■ **EXERCISE DIRECTIONS**
For each line below that includes the word "info", make a copy.

[DATA UNDER STUDY Boundary: Start]

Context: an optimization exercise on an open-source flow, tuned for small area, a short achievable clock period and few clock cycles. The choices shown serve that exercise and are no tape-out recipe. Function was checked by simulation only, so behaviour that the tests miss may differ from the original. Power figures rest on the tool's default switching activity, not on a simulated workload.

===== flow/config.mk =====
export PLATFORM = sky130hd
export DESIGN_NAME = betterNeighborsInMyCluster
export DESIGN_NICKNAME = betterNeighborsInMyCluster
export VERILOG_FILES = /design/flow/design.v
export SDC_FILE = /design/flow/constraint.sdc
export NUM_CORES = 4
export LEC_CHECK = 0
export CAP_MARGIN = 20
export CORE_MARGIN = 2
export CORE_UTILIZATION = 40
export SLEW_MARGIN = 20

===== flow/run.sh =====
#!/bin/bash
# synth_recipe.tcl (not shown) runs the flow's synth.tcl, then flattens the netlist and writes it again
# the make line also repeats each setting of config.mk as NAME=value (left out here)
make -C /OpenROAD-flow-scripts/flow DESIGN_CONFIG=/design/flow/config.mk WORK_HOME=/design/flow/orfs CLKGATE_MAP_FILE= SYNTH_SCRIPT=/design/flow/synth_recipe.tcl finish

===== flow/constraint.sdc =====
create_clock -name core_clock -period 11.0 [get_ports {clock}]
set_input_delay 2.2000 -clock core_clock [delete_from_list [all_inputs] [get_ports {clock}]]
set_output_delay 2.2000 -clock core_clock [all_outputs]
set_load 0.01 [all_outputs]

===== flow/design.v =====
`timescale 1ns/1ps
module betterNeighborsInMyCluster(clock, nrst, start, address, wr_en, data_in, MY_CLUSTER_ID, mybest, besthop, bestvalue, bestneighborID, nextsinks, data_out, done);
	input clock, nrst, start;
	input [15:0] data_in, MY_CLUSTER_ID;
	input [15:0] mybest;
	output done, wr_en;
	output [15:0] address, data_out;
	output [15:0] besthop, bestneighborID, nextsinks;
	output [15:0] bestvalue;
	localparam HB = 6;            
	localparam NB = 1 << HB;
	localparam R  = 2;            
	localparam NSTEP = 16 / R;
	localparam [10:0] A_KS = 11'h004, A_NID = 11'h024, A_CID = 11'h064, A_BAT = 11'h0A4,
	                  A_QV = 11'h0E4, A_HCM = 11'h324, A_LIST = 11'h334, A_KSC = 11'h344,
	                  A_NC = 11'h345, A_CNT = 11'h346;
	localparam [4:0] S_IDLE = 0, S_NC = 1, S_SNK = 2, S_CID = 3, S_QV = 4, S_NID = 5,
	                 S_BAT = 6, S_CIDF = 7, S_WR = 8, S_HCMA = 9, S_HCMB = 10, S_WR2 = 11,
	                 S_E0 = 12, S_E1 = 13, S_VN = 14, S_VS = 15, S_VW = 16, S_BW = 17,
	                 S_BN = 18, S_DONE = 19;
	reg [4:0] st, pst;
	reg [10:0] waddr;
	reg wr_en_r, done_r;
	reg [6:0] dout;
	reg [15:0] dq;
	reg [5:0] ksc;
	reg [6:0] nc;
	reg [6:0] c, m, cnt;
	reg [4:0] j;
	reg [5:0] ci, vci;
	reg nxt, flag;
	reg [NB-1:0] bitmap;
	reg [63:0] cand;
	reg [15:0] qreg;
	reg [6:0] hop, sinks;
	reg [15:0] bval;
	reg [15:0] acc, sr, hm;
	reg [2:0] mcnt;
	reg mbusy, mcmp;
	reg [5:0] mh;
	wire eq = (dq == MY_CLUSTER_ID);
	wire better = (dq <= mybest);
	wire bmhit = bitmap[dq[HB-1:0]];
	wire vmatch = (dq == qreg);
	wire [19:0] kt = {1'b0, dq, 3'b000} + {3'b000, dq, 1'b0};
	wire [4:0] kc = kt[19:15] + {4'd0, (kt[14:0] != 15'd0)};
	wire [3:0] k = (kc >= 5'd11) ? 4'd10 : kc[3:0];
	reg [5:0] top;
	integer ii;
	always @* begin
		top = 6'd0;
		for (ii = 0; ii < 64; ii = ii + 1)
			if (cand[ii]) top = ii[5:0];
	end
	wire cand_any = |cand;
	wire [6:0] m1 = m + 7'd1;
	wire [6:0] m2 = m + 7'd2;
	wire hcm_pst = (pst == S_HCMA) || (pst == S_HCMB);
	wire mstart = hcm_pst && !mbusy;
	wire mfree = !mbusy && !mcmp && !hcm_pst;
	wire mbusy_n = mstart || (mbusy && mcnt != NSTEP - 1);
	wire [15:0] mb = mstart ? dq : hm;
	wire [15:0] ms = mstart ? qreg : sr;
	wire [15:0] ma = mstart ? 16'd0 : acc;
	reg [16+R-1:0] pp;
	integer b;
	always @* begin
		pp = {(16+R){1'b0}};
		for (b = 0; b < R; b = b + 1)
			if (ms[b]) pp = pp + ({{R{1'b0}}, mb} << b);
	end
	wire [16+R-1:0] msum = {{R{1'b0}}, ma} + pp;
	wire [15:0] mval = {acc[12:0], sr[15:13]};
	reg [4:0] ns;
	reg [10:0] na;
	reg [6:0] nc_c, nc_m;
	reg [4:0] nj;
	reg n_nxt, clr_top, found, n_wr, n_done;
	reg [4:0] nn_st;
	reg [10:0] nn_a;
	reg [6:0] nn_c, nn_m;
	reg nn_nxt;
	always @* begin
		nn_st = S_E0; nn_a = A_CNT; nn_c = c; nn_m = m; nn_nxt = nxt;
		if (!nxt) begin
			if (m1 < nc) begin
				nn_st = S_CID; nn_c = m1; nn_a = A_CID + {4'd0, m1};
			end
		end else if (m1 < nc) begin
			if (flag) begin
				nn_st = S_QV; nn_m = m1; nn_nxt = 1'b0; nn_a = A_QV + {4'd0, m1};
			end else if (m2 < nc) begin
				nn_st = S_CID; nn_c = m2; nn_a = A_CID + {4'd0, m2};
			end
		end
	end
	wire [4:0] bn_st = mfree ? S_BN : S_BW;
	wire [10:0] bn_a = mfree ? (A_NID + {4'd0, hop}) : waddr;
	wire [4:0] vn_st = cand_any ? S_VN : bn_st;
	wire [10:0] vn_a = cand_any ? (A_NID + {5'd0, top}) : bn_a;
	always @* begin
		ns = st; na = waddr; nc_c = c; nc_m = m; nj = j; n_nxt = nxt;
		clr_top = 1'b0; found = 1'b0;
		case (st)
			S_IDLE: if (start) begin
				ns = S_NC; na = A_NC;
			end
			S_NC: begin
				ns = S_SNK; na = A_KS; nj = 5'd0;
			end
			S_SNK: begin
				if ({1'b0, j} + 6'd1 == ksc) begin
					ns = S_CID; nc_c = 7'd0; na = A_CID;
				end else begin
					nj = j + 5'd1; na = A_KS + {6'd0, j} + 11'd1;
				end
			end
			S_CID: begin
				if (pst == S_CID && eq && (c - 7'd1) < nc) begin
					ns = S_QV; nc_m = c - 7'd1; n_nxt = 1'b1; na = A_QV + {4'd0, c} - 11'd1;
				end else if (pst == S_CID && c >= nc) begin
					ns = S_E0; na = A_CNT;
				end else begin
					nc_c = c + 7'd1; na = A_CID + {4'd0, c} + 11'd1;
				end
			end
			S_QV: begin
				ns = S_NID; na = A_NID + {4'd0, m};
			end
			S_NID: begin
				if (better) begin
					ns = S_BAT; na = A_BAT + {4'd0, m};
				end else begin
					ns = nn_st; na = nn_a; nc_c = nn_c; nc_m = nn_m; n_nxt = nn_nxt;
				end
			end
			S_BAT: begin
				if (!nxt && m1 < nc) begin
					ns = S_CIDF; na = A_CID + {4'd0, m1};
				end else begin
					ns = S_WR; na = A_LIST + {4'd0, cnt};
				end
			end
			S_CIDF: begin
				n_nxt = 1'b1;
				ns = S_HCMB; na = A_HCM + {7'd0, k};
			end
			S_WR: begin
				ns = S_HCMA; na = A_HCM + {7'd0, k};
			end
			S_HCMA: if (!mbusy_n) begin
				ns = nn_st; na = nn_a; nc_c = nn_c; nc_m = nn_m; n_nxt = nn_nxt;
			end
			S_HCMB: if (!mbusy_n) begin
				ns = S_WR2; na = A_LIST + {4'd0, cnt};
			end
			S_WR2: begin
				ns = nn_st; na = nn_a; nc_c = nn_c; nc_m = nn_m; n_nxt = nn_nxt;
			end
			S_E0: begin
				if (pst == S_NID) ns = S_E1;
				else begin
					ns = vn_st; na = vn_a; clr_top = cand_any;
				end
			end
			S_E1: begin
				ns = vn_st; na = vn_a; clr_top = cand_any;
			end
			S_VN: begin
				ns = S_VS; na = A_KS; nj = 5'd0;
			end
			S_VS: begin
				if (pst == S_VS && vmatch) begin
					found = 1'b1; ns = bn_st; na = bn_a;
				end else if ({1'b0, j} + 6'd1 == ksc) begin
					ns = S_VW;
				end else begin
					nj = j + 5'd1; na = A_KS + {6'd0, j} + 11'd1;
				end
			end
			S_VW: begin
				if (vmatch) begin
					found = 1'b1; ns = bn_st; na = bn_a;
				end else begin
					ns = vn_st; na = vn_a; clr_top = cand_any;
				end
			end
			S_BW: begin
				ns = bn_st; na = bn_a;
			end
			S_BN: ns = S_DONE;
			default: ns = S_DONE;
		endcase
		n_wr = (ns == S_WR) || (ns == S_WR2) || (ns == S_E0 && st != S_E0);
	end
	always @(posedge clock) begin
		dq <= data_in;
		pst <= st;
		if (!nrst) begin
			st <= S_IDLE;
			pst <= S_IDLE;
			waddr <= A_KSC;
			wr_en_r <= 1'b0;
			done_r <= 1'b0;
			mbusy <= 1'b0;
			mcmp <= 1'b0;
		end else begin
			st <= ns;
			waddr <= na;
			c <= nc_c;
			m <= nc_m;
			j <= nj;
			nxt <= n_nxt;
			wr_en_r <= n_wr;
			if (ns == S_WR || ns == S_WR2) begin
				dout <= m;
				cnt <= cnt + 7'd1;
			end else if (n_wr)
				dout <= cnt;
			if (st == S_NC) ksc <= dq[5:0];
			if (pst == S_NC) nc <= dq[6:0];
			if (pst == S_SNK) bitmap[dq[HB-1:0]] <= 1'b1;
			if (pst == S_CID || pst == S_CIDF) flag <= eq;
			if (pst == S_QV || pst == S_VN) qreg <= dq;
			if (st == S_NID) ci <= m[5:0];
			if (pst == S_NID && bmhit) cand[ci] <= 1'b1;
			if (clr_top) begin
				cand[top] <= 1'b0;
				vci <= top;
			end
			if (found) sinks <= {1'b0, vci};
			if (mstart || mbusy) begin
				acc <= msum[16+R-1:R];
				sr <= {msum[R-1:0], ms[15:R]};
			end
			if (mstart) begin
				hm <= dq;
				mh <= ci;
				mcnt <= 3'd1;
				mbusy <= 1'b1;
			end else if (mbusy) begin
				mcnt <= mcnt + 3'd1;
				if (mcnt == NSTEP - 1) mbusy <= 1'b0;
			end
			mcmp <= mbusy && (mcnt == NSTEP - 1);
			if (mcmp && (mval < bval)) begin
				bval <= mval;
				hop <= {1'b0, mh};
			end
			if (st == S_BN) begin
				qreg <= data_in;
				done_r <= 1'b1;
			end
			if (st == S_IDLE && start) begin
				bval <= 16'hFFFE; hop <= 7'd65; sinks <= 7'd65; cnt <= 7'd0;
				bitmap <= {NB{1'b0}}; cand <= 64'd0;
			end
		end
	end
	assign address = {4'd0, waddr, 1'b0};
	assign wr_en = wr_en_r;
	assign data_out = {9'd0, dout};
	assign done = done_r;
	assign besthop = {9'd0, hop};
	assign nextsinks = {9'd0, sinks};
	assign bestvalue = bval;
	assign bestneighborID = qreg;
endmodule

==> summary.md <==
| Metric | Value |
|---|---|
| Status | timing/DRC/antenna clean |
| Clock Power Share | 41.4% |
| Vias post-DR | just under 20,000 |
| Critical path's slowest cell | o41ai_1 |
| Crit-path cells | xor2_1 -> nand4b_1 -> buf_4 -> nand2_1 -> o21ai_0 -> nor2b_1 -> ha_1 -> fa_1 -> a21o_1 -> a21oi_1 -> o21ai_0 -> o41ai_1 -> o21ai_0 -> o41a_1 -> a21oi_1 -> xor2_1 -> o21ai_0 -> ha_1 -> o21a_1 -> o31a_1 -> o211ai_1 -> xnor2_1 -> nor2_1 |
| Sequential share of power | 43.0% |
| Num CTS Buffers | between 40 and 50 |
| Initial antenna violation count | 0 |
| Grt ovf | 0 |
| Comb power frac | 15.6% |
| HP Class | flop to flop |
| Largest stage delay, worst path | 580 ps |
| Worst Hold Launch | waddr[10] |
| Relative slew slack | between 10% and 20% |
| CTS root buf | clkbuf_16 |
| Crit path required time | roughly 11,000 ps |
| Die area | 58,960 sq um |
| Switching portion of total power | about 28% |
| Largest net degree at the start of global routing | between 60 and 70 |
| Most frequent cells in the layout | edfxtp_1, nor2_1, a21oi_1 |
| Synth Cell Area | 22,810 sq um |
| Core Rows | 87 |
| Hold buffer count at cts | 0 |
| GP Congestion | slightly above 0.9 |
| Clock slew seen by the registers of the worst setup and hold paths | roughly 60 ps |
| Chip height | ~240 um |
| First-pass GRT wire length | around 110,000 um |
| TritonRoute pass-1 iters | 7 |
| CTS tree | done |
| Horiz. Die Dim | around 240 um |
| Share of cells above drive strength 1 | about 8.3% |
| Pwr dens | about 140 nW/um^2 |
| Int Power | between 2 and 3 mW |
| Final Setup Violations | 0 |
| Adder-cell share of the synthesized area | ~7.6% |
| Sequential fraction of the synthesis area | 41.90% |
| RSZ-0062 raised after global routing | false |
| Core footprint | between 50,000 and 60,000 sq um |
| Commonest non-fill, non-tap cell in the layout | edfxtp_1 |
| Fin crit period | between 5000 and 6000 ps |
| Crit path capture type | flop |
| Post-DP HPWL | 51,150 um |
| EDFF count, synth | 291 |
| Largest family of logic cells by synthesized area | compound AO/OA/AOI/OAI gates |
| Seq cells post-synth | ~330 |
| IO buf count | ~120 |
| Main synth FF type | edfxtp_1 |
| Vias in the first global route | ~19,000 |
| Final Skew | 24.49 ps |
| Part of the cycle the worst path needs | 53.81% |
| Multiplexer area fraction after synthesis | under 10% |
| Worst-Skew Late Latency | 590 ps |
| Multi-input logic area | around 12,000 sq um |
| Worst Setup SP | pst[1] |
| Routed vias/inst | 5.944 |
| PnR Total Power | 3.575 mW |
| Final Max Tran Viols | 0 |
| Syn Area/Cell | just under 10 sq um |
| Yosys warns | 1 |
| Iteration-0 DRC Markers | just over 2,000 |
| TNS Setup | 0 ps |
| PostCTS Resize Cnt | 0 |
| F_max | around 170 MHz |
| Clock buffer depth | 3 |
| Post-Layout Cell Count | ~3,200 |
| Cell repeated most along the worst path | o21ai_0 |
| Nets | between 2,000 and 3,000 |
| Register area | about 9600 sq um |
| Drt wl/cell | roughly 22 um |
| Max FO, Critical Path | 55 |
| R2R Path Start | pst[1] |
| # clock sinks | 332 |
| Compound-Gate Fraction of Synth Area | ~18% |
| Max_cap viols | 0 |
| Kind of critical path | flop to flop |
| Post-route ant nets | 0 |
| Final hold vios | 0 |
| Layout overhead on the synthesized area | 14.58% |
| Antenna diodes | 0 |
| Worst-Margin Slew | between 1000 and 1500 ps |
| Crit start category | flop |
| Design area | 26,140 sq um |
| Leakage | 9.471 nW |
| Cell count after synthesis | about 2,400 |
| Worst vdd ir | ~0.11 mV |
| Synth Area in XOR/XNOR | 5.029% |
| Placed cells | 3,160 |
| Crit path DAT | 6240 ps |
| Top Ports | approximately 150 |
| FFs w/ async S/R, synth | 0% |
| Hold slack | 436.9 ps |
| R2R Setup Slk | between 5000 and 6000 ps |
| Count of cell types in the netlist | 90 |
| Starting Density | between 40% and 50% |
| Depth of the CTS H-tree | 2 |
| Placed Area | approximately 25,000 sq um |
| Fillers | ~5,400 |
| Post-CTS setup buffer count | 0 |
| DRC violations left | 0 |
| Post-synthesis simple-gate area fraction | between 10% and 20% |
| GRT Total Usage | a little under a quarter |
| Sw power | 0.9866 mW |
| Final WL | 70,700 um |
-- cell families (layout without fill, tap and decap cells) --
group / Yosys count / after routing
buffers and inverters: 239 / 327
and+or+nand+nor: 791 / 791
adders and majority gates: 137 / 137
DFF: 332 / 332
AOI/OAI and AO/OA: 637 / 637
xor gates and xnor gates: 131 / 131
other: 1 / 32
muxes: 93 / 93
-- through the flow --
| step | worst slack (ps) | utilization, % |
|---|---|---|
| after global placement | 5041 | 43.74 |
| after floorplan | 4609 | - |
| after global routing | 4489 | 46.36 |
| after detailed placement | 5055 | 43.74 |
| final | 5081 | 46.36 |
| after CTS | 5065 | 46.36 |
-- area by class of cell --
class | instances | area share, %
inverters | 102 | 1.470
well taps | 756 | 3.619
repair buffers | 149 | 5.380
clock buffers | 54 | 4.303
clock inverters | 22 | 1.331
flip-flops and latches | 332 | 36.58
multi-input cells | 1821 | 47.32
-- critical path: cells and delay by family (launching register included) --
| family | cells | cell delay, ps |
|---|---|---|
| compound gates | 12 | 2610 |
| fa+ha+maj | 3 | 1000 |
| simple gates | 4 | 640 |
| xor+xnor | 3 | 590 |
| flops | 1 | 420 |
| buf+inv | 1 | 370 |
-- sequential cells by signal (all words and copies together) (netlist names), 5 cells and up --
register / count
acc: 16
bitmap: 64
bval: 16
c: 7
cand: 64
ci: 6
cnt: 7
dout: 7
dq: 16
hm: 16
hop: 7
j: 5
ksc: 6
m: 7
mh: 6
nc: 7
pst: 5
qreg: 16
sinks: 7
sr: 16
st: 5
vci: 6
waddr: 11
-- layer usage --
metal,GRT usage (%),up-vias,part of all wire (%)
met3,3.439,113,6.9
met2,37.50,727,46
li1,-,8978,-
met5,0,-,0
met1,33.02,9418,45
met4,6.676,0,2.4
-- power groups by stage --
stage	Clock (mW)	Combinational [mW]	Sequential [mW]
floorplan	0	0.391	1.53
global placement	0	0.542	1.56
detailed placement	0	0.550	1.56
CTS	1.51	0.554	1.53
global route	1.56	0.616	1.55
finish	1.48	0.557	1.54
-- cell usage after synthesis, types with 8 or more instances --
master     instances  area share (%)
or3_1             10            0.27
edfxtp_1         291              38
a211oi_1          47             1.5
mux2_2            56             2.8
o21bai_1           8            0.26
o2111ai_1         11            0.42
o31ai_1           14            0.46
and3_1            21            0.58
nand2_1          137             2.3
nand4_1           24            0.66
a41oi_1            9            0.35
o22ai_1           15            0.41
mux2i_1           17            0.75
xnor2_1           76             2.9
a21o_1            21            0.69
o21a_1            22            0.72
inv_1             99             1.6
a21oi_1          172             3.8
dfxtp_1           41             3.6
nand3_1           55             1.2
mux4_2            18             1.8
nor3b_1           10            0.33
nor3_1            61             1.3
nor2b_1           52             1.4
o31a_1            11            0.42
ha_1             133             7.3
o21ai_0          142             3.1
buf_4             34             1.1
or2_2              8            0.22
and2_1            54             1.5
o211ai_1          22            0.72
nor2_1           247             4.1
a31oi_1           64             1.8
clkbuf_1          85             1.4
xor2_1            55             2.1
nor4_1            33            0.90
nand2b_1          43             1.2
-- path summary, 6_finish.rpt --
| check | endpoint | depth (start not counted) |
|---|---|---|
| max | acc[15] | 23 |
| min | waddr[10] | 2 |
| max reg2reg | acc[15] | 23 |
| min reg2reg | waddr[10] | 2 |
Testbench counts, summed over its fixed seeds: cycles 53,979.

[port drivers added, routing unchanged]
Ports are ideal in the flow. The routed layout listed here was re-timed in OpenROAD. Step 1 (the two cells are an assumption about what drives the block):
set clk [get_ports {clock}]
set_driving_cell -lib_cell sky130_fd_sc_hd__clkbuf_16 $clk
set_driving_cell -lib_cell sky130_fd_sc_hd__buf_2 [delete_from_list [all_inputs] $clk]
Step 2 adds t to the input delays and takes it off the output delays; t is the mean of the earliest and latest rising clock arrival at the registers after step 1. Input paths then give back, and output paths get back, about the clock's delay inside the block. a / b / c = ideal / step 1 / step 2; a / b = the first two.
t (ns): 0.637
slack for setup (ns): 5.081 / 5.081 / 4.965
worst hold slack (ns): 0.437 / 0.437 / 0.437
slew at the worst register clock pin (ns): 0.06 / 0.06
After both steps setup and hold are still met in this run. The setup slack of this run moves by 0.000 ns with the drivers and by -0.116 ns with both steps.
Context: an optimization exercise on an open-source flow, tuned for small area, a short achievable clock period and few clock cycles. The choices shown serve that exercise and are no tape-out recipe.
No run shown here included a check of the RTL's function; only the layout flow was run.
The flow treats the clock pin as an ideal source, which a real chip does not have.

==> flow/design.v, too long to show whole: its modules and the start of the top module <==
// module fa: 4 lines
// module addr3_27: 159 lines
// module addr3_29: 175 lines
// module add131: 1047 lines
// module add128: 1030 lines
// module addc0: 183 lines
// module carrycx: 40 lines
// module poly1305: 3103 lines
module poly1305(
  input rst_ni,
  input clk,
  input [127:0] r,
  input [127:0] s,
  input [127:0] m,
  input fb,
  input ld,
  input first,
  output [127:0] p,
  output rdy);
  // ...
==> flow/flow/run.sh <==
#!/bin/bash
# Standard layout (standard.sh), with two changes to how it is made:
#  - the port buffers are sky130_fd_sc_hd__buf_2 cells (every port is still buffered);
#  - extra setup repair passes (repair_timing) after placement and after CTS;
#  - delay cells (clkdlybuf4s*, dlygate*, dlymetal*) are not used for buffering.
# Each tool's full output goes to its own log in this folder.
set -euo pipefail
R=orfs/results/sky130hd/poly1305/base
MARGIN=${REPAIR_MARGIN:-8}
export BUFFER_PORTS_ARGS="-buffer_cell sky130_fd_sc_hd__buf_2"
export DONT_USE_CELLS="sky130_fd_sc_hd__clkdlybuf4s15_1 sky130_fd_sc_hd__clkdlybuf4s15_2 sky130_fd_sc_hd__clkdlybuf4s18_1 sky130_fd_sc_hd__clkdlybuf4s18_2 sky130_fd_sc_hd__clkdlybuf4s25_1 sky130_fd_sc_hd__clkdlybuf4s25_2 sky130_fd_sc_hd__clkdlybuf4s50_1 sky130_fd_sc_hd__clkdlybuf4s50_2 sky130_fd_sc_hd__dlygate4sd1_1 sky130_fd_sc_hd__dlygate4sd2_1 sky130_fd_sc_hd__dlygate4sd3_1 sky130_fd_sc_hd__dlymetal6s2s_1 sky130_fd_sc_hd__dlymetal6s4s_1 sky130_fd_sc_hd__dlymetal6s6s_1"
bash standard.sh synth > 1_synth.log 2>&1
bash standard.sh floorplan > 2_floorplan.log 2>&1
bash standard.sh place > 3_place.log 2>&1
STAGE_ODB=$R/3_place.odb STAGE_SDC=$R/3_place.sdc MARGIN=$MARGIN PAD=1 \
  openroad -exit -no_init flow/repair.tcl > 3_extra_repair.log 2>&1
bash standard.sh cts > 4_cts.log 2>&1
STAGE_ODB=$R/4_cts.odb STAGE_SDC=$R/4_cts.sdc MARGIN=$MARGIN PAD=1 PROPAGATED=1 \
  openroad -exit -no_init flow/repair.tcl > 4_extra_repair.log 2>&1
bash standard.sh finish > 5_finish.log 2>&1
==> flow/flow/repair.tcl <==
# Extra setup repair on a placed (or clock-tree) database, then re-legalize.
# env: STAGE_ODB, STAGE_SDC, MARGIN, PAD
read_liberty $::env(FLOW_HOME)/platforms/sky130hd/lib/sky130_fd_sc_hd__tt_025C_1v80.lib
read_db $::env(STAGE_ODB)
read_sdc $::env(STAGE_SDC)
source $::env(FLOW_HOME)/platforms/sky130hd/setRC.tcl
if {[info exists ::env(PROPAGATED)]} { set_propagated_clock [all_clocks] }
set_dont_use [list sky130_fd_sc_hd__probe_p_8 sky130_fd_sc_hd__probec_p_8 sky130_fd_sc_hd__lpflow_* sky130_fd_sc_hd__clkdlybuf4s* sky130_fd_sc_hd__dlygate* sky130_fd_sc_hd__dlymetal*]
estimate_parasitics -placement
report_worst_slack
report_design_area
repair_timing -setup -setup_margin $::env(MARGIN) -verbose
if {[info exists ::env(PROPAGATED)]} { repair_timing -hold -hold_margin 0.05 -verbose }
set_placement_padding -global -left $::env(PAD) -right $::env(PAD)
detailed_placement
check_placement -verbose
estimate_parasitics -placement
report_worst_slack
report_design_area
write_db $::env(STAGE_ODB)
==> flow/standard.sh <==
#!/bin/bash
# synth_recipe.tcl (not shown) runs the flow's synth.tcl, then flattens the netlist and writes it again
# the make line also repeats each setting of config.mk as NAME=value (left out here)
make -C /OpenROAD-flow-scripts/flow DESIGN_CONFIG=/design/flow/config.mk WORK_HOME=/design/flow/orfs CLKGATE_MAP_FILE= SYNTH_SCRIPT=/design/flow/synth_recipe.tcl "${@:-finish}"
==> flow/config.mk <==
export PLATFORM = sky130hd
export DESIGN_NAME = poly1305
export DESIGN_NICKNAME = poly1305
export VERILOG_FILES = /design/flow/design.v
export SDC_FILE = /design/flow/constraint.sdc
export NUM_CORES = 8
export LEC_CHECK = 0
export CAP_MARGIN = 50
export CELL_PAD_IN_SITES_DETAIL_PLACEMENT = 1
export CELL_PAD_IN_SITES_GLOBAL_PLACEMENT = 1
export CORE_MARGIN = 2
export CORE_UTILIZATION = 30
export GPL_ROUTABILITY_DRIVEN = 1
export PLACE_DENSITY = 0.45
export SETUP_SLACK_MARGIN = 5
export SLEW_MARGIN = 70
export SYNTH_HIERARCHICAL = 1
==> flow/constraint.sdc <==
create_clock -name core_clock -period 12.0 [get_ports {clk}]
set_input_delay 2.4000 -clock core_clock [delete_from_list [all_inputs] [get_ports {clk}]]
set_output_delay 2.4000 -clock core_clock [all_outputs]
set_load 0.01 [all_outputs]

[DATA UNDER STUDY Boundary: End]

■ **RESPONSE**
if {[info exists ::env(PROPAGATED)]} { set_propagated_clock [all_clocks] }
if {[info exists ::env(PROPAGATED)]} { repair_timing -hold -hold_margin 0.05 -verbose }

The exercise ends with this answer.